**Task instructions:** Search the records below for the string "txFull", and report each line that contains it.

**Data for this task:**
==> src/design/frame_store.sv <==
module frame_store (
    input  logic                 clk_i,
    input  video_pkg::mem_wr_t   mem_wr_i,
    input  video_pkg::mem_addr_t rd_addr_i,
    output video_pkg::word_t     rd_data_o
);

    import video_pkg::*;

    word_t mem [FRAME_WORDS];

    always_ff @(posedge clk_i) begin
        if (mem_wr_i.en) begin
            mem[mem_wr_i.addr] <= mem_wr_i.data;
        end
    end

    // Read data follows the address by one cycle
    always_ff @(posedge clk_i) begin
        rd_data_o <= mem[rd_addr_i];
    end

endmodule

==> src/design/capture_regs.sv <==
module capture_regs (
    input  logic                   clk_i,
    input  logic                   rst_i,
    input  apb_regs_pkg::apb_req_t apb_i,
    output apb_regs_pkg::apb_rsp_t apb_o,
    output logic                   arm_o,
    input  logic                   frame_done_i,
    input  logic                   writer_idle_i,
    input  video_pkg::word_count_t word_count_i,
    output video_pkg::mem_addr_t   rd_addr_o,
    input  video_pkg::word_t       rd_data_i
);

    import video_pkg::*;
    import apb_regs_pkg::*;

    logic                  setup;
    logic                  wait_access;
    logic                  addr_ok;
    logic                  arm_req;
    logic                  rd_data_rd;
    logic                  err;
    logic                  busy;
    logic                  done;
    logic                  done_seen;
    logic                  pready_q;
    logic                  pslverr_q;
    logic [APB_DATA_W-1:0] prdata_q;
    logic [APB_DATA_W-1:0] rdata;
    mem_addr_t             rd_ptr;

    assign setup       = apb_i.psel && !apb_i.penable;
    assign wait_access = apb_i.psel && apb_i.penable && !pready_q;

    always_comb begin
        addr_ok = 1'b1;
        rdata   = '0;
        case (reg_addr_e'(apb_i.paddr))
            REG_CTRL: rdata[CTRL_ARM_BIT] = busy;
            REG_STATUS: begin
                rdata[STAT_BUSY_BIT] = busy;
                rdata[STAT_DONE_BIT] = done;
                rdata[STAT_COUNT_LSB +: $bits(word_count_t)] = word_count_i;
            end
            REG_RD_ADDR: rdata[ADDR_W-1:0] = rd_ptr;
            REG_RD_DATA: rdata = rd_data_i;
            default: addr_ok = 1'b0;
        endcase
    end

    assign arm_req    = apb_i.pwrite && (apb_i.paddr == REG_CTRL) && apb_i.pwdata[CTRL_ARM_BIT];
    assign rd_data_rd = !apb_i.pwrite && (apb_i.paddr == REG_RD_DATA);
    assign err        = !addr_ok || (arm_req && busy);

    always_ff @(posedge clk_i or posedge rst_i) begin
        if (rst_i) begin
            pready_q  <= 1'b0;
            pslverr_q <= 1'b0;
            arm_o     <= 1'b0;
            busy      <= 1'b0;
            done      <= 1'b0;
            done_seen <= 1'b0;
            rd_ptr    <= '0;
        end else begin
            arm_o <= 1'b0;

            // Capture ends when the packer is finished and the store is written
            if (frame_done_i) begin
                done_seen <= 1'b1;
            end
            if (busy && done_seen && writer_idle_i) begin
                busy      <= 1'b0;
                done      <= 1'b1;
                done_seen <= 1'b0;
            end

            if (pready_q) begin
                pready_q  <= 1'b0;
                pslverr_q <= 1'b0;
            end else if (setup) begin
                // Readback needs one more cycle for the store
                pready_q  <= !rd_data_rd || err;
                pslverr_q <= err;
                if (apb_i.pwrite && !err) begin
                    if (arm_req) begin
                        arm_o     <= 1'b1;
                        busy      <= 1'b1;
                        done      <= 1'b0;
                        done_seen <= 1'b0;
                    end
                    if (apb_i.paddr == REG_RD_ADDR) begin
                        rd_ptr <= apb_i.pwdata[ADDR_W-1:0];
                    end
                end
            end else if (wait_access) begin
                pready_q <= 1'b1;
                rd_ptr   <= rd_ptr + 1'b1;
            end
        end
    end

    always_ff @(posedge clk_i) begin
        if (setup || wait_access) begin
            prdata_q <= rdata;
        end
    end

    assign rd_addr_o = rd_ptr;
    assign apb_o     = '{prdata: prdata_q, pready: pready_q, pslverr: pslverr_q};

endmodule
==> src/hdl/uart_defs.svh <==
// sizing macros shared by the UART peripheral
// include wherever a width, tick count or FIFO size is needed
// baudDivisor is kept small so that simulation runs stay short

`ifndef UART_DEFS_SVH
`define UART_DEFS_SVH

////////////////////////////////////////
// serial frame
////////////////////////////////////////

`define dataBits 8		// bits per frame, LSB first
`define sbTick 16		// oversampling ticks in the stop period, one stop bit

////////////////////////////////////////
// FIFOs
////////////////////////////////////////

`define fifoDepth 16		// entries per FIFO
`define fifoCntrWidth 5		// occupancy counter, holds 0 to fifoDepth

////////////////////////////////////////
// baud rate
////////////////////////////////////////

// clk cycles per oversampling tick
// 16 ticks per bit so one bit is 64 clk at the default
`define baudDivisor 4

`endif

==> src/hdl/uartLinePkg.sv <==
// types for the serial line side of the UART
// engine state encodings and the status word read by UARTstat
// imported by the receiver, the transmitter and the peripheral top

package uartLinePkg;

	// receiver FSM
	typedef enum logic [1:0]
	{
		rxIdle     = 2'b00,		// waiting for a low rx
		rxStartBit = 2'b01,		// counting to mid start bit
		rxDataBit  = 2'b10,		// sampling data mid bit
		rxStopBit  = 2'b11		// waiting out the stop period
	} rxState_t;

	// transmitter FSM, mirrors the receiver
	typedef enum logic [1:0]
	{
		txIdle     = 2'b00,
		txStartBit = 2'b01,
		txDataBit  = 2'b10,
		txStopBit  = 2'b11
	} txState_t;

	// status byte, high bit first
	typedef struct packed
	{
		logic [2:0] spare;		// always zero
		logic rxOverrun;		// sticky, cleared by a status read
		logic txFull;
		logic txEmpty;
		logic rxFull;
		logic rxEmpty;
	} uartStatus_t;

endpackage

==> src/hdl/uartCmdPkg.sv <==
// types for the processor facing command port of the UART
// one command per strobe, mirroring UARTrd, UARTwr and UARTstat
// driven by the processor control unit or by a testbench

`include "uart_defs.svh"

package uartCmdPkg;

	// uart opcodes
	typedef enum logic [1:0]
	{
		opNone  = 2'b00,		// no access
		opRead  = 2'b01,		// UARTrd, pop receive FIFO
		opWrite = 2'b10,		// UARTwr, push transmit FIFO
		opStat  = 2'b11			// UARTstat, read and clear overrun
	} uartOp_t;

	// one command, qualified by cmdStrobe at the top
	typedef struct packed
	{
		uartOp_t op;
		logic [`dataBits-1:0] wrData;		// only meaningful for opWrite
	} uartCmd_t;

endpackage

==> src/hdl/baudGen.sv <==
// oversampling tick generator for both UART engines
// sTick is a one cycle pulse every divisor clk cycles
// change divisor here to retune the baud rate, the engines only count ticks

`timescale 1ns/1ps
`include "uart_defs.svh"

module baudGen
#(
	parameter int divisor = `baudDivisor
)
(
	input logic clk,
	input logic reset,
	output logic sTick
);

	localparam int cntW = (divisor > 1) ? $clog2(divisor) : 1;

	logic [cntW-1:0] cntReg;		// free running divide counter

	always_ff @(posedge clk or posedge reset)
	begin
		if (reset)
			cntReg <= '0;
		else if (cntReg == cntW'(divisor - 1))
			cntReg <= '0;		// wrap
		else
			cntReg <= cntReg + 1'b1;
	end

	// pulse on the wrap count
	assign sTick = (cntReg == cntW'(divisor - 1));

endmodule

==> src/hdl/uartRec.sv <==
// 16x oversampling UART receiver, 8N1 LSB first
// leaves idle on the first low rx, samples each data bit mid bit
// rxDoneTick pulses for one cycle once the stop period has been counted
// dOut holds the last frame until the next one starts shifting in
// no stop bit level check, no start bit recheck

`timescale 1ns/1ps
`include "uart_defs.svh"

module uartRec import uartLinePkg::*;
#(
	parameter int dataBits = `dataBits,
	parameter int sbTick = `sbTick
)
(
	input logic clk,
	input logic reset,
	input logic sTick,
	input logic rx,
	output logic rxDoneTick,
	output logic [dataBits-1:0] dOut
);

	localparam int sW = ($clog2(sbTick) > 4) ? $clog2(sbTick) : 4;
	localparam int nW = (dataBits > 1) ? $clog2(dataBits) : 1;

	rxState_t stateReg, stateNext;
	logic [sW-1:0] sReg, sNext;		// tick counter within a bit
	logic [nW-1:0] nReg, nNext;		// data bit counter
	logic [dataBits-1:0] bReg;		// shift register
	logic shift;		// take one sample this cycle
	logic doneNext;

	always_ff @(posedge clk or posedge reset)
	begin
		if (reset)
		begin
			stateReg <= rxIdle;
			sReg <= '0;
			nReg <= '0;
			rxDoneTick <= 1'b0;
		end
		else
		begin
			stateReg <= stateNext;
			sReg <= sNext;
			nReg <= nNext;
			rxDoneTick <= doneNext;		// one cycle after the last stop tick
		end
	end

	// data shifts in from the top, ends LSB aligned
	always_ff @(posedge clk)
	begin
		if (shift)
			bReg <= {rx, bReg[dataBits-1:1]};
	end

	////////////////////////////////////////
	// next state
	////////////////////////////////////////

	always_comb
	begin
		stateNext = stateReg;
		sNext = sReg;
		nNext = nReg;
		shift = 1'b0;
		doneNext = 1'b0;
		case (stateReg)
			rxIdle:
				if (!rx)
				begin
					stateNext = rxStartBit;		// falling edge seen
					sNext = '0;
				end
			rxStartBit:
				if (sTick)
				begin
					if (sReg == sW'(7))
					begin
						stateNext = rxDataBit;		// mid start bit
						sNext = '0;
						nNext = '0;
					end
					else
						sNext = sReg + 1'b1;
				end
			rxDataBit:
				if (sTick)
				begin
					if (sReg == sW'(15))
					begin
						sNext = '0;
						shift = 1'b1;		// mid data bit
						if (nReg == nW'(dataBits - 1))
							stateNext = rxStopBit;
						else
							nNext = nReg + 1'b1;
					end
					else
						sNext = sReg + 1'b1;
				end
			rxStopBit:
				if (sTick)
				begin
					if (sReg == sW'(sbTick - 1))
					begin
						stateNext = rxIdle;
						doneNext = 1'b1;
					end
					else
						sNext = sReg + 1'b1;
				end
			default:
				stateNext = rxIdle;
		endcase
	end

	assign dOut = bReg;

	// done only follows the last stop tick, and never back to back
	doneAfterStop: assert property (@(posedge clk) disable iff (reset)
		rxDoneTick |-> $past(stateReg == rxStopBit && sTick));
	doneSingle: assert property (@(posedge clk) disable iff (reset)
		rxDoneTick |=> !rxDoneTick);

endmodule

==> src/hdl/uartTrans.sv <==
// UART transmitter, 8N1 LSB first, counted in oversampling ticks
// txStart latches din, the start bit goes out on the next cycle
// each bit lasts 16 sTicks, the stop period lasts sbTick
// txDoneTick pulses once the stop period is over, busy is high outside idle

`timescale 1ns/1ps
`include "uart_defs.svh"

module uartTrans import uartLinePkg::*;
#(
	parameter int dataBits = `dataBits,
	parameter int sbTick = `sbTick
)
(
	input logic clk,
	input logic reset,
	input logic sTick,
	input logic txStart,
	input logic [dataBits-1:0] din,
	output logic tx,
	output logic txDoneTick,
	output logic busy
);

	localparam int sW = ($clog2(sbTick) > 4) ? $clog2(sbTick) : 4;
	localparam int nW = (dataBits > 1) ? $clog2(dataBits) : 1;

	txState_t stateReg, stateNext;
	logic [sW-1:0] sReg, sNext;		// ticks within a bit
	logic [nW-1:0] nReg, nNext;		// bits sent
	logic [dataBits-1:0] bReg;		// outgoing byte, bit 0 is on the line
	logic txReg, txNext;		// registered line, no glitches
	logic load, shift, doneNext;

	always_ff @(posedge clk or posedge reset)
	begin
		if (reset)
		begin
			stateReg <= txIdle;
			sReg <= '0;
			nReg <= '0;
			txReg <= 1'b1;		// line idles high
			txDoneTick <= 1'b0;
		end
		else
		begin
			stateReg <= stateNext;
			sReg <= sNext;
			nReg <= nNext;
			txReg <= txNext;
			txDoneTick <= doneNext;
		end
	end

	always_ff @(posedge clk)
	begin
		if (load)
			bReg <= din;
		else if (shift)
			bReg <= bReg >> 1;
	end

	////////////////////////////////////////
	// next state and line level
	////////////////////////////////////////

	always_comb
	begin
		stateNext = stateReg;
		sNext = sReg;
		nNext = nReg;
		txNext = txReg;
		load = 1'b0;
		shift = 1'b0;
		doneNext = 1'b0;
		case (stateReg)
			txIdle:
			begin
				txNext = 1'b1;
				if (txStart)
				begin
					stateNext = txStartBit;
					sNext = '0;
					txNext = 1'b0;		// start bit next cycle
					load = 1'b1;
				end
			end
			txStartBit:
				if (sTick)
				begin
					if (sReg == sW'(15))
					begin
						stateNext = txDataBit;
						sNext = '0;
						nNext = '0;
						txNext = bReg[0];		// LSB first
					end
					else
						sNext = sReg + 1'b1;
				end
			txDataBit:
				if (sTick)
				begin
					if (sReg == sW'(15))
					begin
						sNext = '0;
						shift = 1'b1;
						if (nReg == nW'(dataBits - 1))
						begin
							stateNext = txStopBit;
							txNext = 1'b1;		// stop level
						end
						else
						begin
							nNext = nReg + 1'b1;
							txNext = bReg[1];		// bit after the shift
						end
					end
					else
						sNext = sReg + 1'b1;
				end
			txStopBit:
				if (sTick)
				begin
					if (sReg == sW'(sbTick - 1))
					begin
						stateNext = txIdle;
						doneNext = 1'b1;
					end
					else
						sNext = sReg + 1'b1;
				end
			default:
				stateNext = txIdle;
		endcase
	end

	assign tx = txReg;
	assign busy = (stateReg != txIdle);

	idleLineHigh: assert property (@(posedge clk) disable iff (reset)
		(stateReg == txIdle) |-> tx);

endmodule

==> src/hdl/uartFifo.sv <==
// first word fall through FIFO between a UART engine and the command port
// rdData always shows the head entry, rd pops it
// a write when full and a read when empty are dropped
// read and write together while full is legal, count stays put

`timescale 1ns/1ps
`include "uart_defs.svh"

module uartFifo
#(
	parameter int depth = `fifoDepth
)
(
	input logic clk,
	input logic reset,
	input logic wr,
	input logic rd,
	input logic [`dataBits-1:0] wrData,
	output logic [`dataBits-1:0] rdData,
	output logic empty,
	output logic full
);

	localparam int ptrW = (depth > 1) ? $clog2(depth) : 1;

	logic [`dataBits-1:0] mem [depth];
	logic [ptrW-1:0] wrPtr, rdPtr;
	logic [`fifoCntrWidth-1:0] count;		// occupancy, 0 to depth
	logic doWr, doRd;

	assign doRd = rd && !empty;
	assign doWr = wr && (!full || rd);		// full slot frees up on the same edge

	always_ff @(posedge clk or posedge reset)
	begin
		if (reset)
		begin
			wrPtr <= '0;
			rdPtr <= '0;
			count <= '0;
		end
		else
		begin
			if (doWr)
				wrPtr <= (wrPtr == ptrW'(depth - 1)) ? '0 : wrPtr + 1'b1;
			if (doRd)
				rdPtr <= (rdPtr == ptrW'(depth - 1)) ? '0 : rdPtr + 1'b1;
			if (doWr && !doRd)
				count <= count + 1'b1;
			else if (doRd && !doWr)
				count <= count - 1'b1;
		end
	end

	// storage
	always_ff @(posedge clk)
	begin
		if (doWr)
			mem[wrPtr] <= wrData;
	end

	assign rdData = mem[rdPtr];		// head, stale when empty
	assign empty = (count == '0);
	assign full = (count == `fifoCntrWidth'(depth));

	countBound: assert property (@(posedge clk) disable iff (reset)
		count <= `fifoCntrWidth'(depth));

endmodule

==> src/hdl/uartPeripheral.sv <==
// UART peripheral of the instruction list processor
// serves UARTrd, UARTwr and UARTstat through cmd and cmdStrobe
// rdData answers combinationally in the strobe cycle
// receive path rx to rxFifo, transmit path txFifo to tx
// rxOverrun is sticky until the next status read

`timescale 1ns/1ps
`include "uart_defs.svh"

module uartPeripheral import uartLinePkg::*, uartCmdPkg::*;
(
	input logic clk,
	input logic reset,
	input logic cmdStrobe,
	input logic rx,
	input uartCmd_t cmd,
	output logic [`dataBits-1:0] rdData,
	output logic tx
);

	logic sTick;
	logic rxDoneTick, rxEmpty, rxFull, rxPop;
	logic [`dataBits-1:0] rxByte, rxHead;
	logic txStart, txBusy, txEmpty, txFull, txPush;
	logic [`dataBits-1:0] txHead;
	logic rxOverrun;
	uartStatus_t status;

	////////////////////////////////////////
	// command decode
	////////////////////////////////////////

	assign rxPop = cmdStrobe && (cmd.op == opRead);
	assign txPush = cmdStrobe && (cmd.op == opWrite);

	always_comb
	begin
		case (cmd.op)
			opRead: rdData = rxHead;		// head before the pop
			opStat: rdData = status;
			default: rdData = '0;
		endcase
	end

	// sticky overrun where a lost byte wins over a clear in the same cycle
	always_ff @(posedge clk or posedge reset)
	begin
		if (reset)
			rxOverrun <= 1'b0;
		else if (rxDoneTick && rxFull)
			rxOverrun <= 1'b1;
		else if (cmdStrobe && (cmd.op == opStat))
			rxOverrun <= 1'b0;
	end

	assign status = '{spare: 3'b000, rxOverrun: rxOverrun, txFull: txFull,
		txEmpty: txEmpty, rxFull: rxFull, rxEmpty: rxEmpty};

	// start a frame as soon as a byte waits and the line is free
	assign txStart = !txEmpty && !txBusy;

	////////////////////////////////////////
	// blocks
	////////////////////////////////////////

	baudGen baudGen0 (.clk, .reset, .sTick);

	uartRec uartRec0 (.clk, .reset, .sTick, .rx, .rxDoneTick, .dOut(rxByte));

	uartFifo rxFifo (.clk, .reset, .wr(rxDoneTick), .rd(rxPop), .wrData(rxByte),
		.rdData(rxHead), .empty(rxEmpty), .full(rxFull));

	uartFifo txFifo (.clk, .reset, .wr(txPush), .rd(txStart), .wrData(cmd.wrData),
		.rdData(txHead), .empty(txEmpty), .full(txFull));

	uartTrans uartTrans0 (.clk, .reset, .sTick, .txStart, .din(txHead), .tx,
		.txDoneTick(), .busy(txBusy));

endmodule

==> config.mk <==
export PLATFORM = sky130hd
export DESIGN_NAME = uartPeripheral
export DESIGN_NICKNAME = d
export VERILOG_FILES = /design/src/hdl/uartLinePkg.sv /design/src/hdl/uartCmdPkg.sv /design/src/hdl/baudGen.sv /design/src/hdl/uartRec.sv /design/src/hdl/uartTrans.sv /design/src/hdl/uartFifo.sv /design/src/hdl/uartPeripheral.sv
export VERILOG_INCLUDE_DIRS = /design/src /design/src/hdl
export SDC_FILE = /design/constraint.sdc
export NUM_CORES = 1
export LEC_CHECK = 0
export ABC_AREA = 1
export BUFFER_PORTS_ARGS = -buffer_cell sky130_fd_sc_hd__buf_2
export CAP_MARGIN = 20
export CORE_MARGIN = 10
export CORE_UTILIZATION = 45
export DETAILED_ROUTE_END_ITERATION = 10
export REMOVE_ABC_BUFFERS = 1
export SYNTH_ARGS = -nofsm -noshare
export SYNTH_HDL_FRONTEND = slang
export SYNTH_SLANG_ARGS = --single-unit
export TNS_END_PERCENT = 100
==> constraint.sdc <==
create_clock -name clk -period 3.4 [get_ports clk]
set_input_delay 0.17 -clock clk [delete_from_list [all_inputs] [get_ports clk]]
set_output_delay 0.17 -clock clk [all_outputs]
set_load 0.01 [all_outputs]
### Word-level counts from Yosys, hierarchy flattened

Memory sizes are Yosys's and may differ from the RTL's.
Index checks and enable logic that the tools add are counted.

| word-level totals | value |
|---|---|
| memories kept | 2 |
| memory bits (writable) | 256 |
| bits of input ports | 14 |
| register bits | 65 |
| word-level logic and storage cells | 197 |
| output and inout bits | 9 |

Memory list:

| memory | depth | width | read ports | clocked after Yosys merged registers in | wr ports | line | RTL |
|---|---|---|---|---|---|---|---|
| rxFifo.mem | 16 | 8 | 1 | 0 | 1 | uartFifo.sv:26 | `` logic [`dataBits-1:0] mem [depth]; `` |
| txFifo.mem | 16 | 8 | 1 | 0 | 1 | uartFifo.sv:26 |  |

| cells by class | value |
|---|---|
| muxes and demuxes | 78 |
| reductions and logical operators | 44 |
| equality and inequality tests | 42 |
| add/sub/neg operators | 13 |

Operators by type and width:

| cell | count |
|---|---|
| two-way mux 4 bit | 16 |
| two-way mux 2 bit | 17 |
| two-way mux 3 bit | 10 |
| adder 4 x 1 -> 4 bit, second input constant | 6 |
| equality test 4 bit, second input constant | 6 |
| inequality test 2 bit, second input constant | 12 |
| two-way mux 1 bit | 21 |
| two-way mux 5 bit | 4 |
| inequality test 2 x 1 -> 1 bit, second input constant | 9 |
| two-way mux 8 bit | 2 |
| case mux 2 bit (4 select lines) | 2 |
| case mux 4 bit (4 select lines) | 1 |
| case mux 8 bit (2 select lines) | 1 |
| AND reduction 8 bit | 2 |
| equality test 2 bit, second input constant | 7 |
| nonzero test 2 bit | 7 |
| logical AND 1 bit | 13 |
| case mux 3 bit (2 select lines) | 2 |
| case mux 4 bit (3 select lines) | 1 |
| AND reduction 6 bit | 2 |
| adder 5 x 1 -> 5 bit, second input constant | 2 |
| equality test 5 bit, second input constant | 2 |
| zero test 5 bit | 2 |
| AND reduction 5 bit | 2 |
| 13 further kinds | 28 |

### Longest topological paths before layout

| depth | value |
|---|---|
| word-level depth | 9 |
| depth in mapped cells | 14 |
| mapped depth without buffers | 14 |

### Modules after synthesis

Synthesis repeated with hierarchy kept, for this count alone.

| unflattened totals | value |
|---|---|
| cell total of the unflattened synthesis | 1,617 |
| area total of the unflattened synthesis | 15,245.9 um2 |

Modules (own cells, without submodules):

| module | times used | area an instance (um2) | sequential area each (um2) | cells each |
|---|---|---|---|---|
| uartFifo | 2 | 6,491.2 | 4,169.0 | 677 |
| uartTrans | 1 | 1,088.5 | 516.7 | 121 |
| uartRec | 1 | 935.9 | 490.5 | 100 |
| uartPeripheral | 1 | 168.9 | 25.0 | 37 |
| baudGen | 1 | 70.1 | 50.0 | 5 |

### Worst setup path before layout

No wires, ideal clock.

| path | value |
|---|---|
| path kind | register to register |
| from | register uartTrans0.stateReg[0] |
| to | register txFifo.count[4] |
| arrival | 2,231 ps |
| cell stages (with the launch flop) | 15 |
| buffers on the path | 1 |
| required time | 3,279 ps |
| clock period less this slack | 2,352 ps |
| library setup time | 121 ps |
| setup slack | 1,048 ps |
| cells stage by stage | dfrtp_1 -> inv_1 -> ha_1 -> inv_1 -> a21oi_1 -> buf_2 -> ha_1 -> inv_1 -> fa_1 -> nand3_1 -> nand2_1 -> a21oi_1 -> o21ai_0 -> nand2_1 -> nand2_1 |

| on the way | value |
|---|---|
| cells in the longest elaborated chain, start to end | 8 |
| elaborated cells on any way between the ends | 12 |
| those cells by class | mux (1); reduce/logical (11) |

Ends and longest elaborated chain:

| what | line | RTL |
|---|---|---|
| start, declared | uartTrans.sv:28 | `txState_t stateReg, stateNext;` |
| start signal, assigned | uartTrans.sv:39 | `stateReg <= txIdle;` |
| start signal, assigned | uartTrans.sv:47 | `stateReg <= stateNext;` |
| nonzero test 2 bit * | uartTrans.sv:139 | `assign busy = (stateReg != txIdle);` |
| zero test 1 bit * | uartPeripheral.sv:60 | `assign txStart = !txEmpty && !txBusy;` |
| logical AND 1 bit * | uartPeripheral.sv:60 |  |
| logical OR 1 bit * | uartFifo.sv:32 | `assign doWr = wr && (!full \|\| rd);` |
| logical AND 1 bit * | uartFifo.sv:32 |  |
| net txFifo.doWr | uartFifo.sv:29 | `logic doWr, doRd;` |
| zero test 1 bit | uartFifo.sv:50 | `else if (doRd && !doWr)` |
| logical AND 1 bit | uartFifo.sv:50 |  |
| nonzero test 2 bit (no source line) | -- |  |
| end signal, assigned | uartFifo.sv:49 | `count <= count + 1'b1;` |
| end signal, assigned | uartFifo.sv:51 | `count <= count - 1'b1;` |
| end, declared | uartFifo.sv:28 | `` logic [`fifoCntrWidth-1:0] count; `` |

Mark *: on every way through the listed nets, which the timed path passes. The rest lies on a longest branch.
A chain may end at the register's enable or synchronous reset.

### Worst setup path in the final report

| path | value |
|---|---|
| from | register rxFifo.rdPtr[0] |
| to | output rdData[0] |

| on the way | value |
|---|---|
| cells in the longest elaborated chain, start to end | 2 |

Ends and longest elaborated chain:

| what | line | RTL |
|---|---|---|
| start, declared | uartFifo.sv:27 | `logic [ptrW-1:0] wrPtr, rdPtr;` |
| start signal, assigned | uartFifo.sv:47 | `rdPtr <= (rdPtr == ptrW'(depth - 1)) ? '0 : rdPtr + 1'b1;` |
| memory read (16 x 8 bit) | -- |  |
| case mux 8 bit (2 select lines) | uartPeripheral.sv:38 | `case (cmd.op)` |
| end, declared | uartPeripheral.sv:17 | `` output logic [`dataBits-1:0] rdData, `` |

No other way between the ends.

**Response for this exercise:**
		logic txFull;
	logic txStart, txBusy, txEmpty, txFull, txPush;
	assign status = '{spare: 3'b000, rxOverrun: rxOverrun, txFull: txFull,
		.rdData(txHead), .empty(txEmpty), .full(txFull));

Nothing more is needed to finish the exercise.